- Prof. Melvin Leok

Office: Math 430

Email: mleok @ math . purdue . edu

Office Hours: TTh, 1:30pm - 2:30pm, MATH 430, and by appointment.

- This course is an introduction to the theory of differentiable manifolds, as well as vector and tensor analysis and integration on manifolds. The course is particularly useful for students interested in differential geometry, Lie groups, and global analysis, and serves as a foundation course for work in geometric mechanics and geometric control theory. In addition, it is the basis of the modern approach to applied fields such as fluid mechanics, electromagnetism, elasticity, and general relativity.
- Topics will include smooth manifolds, tangent vectors, inverse and implicit function theorems, submanifolds, vector fields, integral curves, differential forms, the exterior derivative, partitions of unity, integration on manifolds. If time permits, we will also discuss the fundamentals of Riemannian geometry, the Levi-Civita connection, parallel transport, geodesics, and the curvature tensor.

- William M. Boothby, An
Introduction to Differentiable
Manifolds and Riemannian Geometry, Revised Second Edition, Academic
Press, 2002.

(Electronic version of second edition (1984) in DejaVu format)

- Chapters 1-6, and time permitting, Chapters 7-8.

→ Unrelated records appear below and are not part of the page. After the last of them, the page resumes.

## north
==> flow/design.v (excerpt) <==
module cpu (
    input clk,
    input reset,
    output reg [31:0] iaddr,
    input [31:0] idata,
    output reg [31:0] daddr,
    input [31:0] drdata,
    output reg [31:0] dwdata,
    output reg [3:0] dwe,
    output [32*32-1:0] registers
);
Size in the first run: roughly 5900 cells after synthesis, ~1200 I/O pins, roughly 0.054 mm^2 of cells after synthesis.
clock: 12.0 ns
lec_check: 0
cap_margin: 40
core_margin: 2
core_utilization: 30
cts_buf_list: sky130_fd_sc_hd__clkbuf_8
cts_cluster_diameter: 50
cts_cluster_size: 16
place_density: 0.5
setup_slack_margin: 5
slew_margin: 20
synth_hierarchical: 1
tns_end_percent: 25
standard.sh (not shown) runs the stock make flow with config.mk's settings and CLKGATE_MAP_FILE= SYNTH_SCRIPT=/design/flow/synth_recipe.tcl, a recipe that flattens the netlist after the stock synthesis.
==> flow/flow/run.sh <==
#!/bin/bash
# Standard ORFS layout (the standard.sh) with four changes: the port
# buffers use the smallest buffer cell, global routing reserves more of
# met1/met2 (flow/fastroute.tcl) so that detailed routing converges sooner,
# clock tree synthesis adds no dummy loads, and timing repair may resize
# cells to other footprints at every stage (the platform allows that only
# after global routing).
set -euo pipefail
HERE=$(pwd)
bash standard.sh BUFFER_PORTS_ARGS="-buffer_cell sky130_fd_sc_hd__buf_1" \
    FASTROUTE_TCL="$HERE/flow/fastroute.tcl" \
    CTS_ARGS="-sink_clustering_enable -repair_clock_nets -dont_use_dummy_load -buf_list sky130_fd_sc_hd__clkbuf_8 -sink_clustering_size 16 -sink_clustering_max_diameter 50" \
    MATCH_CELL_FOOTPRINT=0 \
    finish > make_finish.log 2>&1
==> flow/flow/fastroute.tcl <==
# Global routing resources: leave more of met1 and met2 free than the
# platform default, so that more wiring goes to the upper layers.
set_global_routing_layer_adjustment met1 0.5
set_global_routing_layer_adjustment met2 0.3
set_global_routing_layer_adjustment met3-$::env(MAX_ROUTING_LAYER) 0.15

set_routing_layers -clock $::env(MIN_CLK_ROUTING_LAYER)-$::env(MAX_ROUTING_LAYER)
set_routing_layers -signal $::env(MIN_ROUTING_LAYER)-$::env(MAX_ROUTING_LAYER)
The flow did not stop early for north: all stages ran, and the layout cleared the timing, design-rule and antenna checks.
From an optimization exercise on the open Yosys and OpenROAD flow, aimed at small area; shortcuts taken in it are not production practice.
Function was checked by simulation only, so behaviour that the tests miss may differ from the original.
Power figures rest on the tool's default switching activity, not on a simulated workload.

## run.sh

```bash
#!/bin/bash
# synth_recipe.tcl (not shown) runs the flow's synth.tcl, then flattens the netlist and writes it again
# the make line also repeats each setting of config.mk as NAME=value (left out here)
make -C /OpenROAD-flow-scripts/flow DESIGN_CONFIG=/design/flow/config.mk WORK_HOME=/design/flow/orfs CLKGATE_MAP_FILE= SYNTH_SCRIPT=/design/flow/synth_recipe.tcl finish
```

## config.mk

```make
export PLATFORM = sky130hd
export DESIGN_NAME = flappy_core
export DESIGN_NICKNAME = flappy_core
export VERILOG_FILES = /design/flow/design.v
export SDC_FILE = /design/flow/constraint.sdc
export NUM_CORES = 4
export LEC_CHECK = 0
export CAP_MARGIN = 20
export CORE_MARGIN = 2
export CORE_UTILIZATION = 40
export SLEW_MARGIN = 20
```

## constraint.sdc

```tcl
create_clock -name core_clock -period 10.0 [get_ports {clock}]
set_input_delay 2.0000 -clock core_clock [delete_from_list [all_inputs] [get_ports {clock}]]
set_output_delay 2.0000 -clock core_clock [all_outputs]
set_load 0.01 [all_outputs]
```
Background: an optimization exercise with open tools, aiming at small area. Do not read the settings as production practice. Only simulation tests tie the RTL to the original design; equivalence was not proved.

==> flow/design.v <==
`timescale 1ps / 1ps
module sqrt
#(
    parameter integer D_W = 32
)
(
    input  wire                clk,
    input  wire                rst,
    input  wire                enable,
    input  wire                in_valid,
    input  wire [D_W-1:0]      qin,
    output wire                out_valid,
    output wire [(D_W>>1)-1:0] qout
);
reg [4:0] v;
always @(posedge clk) begin
    if (rst) v <= 5'd0;
    else if (enable) v <= {v[3:0], in_valid};
end
assign out_valid = v[4];
wire [1:0] a0 = qin[31:30];
wire [1:0] t0 = a0 - 2'd1;
wire ge0 = a0 != 2'd0;
wire [0:0] q1 = ge0;
wire [1:0] r1 = ge0 ? t0[1:0] : a0[1:0];
wire [3:0] a1 = {r1, qin[29:28]};
wire [4:0] t1 = {1'b0, a1} - {2'b00, q1, 2'b01};
wire ge1 = ~t1[4];
wire [1:0] q2 = {q1, ge1};
wire [2:0] r2 = ge1 ? t1[2:0] : a1[2:0];
wire [4:0] a2 = {r2, qin[27:26]};
wire [5:0] t2 = {1'b0, a2} - {2'b00, q2, 2'b01};
wire ge2 = ~t2[5];
wire [2:0] q3 = {q2, ge2};
wire [3:0] r3 = ge2 ? t2[3:0] : a2[3:0];
wire [5:0] a3 = {r3, qin[25:24]};
wire [6:0] t3 = {1'b0, a3} - {2'b00, q3, 2'b01};
wire ge3 = ~t3[6];
wire [3:0] q4 = {q3, ge3};
wire [4:0] r4 = ge3 ? t3[4:0] : a3[4:0];
reg [3:0] q_s0;
reg [4:0] r_s0;
reg [23:0] x_s0;
always @(posedge clk) begin
    if (enable) begin
        q_s0 <= q4;
        r_s0 <= r4;
        x_s0 <= qin[23:0];
    end
end
wire [8:0] a4 = {r_s0, x_s0[23:20]};
wire [9:0] u4_1 = {1'b0, a4} - {2'b00, q_s0, 3'b001};
wire [9:0] u4_2 = {1'b0, a4} - {1'b0, q_s0, 4'b0100};
wire [9:0] u4_3 = {1'b0, a4} - {1'b0, q_s0, 4'b1001} - {2'b00, q_s0, 3'b000};
wire c4_1 = ~u4_1[9];
wire c4_2 = ~u4_2[9];
wire c4_3 = ~u4_3[9];
wire [1:0] d4 = {c4_2, c4_3 | (c4_1 & ~c4_2)};
wire [5:0] q6 = {q_s0, d4};
wire [6:0] r6 = c4_3 ? u4_3[6:0] : c4_2 ? u4_2[6:0] : c4_1 ? u4_1[6:0] : a4[6:0];
wire [8:0] a6 = {r6, x_s0[19:18]};
wire [9:0] t6 = {1'b0, a6} - {2'b00, q6, 2'b01};
wire ge6 = ~t6[9];
wire [6:0] q7 = {q6, ge6};
wire [7:0] r7 = ge6 ? t6[7:0] : a6[7:0];
reg [6:0] q_s1;
reg [7:0] r_s1;
reg [17:0] x_s1;
always @(posedge clk) begin
    if (enable) begin
        q_s1 <= q7;
        r_s1 <= r7;
        x_s1 <= x_s0[17:0];
    end
end
wire [11:0] a7 = {r_s1, x_s1[17:14]};
wire [12:0] u7_1 = {1'b0, a7} - {2'b00, q_s1, 3'b001};
wire [12:0] u7_2 = {1'b0, a7} - {1'b0, q_s1, 4'b0100};
wire [12:0] u7_3 = {1'b0, a7} - {1'b0, q_s1, 4'b1001} - {2'b00, q_s1, 3'b000};
wire c7_1 = ~u7_1[12];
wire c7_2 = ~u7_2[12];
wire c7_3 = ~u7_3[12];
wire [1:0] d7 = {c7_2, c7_3 | (c7_1 & ~c7_2)};
wire [8:0] q9 = {q_s1, d7};
wire [9:0] r9 = c7_3 ? u7_3[9:0] : c7_2 ? u7_2[9:0] : c7_1 ? u7_1[9:0] : a7[9:0];
wire [11:0] a9 = {r9, x_s1[13:12]};
wire [12:0] t9 = {1'b0, a9} - {2'b00, q9, 2'b01};
wire ge9 = ~t9[12];
wire [9:0] q10 = {q9, ge9};
wire [10:0] r10 = ge9 ? t9[10:0] : a9[10:0];
reg [9:0] q_s2;
reg [10:0] r_s2;
reg [11:0] x_s2;
always @(posedge clk) begin
    if (enable) begin
        q_s2 <= q10;
        r_s2 <= r10;
        x_s2 <= x_s1[11:0];
    end
end
wire [12:0] a10 = {r_s2, x_s2[11:10]};
wire [13:0] t10 = {1'b0, a10} - {2'b00, q_s2, 2'b01};
wire ge10 = ~t10[13];
wire [10:0] q11 = {q_s2, ge10};
wire [11:0] r11 = ge10 ? t10[11:0] : a10[11:0];
wire [13:0] a11 = {r11, x_s2[9:8]};
wire [14:0] t11 = {1'b0, a11} - {2'b00, q11, 2'b01};
wire ge11 = ~t11[14];
wire [11:0] q12 = {q11, ge11};
wire [12:0] r12 = ge11 ? t11[12:0] : a11[12:0];
reg [11:0] q_s3;
reg [12:0] r_s3;
reg [7:0] x_s3;
always @(posedge clk) begin
    if (enable) begin
        q_s3 <= q12;
        r_s3 <= r12;
        x_s3 <= x_s2[7:0];
    end
end
wire [14:0] a12 = {r_s3, x_s3[7:6]};
wire [15:0] t12 = {1'b0, a12} - {2'b00, q_s3, 2'b01};
wire ge12 = ~t12[15];
wire [12:0] q13 = {q_s3, ge12};
wire [13:0] r13 = ge12 ? t12[13:0] : a12[13:0];
wire [15:0] a13 = {r13, x_s3[5:4]};
wire [16:0] t13 = {1'b0, a13} - {2'b00, q13, 2'b01};
wire ge13 = ~t13[16];
wire [13:0] q14 = {q13, ge13};
wire [14:0] r14 = ge13 ? t13[14:0] : a13[14:0];
reg [13:0] q_s4;
reg [14:0] r_s4;
reg [3:0] x_s4;
always @(posedge clk) begin
    if (enable) begin
        q_s4 <= q14;
        r_s4 <= r14;
        x_s4 <= x_s3[3:0];
    end
end
wire [18:0] a14 = {r_s4, x_s4[3:0]};
wire [19:0] u14_1 = {1'b0, a14} - {2'b00, q_s4, 3'b001};
wire [19:0] u14_2 = {1'b0, a14} - {1'b0, q_s4, 4'b0100};
wire [19:0] u14_3 = {1'b0, a14} - {1'b0, q_s4, 4'b1001} - {2'b00, q_s4, 3'b000};
wire c14_1 = ~u14_1[19];
wire c14_2 = ~u14_2[19];
wire c14_3 = ~u14_3[19];
wire [1:0] d14 = {c14_2, c14_3 | (c14_1 & ~c14_2)};
wire [15:0] q16 = {q_s4, d14};
assign qout = q16;
endmodule
Settings: LEC_CHECK=0, CAP_MARGIN=20, CORE_MARGIN=2, CORE_UTILIZATION=40, CTS_BUF_LIST=sky130_fd_sc_hd__clkbuf_8, SLEW_MARGIN=20; clock period 5.0 ns.
run.sh (not shown) runs the stock make flow with config.mk's settings and CLKGATE_MAP_FILE= SYNTH_SCRIPT=/design/flow/synth_recipe.tcl, a recipe that flattens the netlist after the stock synthesis.
The starting point ran to the end with no violations.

- Manifolds, Tensor Analysis, and Applications, Third Edition, Electronic Version. [ Password protected ]
- Chapter 9 (An Introduction to Lie Groups), Mechanics and Symmetry, Second Edition, Electronic Version. [ Password protected ]

- Homework (assigned biweekly) 50%
- Midterm (in class) 20%
- Final Exam (in class) 30%

- Homework is an essential part of advanced mathematics courses. Most students will find that some problems will require repeated and persistent effort to solve. This process is an integral component of developing a mastery of the material presented, and students who do not dedicate the necessary time and effort towards this will compromise their performance in the exams in this course, and their ability to apply this material in their subsequent work.
- A student may after working conscientiously on a problem for over 30 minutes, consult with other current Math 562 students to develop and clarify their approach to the problem. The written solution should however be an independent and individual effort that reflects the student's understanding of the problem and its solution.
- As a general guide, a student should be able to independently reproduce any solution that is submitted as homework. Copying of solutions is not permitted and will be considered a violation of these guidelines.